• _Stored entries_:
>>>>

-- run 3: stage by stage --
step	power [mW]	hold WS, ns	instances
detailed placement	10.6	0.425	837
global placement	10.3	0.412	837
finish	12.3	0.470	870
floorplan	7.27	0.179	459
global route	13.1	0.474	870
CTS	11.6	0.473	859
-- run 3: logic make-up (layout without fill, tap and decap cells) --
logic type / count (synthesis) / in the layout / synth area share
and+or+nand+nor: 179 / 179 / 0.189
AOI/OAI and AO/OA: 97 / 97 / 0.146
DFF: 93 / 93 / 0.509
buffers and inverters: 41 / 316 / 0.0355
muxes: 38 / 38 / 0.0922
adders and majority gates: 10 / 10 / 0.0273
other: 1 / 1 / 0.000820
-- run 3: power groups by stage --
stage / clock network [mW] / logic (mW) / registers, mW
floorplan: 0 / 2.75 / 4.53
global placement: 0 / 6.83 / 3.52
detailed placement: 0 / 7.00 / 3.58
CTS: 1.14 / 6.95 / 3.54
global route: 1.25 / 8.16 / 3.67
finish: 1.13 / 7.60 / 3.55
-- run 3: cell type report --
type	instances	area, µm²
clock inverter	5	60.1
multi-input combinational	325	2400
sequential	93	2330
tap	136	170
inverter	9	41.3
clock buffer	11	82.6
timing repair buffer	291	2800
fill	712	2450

<<<<

All lines from the one containing "DFF: 93 / 93 / 0.509" through the end of the records, both ends included, are to be quoted exactly; please add nothing else.

DFF: 93 / 93 / 0.509
buffers and inverters: 41 / 316 / 0.0355
muxes: 38 / 38 / 0.0922
adders and majority gates: 10 / 10 / 0.0273
other: 1 / 1 / 0.000820
-- run 3: power groups by stage --
stage / clock network [mW] / logic (mW) / registers, mW
floorplan: 0 / 2.75 / 4.53
global placement: 0 / 6.83 / 3.52
detailed placement: 0 / 7.00 / 3.58
CTS: 1.14 / 6.95 / 3.54
global route: 1.25 / 8.16 / 3.67
finish: 1.13 / 7.60 / 3.55
-- run 3: cell type report --
type	instances	area, µm²
clock inverter	5	60.1
multi-input combinational	325	2400
sequential	93	2330
tap	136	170
inverter	9	41.3
clock buffer	11	82.6
timing repair buffer	291	2800
fill	712	2450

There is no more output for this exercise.